**TASK DIRECTIONS:**
Report each line of the entries below that includes "hold".

Stored data
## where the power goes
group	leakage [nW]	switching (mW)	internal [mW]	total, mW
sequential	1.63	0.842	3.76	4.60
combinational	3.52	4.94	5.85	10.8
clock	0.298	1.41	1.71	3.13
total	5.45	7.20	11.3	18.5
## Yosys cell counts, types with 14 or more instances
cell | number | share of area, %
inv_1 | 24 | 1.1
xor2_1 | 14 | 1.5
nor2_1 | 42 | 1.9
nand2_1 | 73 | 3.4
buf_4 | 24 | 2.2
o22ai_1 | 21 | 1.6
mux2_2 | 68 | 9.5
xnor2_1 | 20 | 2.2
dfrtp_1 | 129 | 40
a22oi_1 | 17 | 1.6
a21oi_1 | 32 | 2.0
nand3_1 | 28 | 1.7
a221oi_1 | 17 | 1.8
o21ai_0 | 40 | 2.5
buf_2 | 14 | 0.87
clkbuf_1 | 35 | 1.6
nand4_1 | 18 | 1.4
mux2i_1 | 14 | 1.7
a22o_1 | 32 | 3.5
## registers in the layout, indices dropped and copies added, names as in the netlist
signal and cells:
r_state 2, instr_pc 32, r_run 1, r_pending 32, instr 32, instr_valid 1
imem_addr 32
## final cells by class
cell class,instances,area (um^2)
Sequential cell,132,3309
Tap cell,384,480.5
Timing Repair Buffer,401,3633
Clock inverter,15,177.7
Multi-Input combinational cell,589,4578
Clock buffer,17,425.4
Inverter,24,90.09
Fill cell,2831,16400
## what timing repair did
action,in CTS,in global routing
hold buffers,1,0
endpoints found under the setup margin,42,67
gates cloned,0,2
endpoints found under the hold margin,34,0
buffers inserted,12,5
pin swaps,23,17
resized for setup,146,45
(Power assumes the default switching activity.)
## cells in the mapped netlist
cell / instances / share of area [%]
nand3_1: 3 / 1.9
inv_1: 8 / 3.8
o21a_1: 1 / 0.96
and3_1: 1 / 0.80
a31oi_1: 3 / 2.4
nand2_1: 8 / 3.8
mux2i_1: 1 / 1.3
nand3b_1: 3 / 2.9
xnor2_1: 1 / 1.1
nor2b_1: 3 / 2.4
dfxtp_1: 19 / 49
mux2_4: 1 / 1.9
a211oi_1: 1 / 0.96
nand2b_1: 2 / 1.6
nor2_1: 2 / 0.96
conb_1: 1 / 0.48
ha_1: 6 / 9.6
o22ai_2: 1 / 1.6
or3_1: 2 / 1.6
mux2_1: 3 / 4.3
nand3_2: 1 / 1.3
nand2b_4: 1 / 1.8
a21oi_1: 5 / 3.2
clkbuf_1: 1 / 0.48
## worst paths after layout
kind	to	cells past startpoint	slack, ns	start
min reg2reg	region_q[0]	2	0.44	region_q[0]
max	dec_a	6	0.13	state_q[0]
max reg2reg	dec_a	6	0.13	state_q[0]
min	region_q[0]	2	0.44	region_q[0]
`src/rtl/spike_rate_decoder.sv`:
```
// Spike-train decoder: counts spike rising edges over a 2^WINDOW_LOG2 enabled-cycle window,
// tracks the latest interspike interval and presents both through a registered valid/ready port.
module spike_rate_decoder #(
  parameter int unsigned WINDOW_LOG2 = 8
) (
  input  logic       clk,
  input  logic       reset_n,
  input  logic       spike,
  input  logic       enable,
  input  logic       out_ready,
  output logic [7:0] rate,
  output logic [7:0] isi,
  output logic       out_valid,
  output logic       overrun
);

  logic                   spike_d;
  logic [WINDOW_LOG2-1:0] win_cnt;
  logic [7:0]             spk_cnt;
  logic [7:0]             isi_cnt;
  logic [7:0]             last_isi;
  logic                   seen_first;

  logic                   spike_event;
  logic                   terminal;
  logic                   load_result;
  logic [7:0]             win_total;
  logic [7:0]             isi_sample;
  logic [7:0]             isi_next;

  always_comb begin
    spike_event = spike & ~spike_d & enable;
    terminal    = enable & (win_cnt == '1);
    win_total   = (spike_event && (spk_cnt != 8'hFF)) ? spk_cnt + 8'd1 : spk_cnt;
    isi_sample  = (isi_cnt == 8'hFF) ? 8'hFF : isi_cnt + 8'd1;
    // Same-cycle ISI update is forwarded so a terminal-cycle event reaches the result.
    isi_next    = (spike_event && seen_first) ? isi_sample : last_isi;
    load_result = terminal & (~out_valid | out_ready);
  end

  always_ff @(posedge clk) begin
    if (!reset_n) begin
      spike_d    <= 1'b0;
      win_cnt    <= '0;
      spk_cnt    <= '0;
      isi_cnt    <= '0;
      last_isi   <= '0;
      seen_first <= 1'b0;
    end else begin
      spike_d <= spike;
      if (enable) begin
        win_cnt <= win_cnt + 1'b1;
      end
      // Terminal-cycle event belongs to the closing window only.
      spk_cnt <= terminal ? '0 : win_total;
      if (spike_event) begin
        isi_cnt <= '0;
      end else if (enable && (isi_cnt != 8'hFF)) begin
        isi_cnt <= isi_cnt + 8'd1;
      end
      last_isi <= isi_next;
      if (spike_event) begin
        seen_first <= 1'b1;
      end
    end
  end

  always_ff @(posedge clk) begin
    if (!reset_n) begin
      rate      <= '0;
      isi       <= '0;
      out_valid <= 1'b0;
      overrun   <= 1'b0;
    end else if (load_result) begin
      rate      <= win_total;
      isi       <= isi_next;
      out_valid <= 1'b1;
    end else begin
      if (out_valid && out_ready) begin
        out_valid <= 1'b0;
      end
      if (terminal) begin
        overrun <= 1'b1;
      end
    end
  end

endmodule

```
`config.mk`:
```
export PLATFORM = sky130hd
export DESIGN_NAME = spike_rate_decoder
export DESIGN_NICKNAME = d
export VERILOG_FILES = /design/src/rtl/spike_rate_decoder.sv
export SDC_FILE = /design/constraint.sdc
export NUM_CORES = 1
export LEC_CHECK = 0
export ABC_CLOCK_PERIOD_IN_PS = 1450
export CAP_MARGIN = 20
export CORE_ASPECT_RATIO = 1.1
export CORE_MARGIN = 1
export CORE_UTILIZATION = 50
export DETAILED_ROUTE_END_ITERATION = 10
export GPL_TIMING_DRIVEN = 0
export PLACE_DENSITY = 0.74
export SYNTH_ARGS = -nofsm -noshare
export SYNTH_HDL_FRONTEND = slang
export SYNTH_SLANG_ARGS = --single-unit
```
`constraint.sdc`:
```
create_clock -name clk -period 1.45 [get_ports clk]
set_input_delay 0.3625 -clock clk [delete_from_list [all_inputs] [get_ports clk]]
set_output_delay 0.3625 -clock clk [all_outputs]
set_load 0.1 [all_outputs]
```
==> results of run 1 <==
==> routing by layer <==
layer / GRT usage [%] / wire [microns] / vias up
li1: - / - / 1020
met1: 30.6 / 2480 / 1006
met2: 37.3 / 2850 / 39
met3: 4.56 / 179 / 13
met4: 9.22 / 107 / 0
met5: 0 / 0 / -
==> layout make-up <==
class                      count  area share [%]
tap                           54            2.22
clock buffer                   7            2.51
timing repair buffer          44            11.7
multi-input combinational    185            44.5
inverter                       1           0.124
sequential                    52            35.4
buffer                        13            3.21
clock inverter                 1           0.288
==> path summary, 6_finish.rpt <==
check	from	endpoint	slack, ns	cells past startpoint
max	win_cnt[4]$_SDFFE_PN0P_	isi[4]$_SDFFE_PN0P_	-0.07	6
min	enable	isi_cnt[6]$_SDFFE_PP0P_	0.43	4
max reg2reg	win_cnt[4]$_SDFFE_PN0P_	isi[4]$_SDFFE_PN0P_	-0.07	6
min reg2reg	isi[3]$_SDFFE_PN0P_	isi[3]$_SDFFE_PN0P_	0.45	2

**SOLUTION FOR THIS PROBLEM:**
hold buffers,1,0
endpoints found under the hold margin,34,0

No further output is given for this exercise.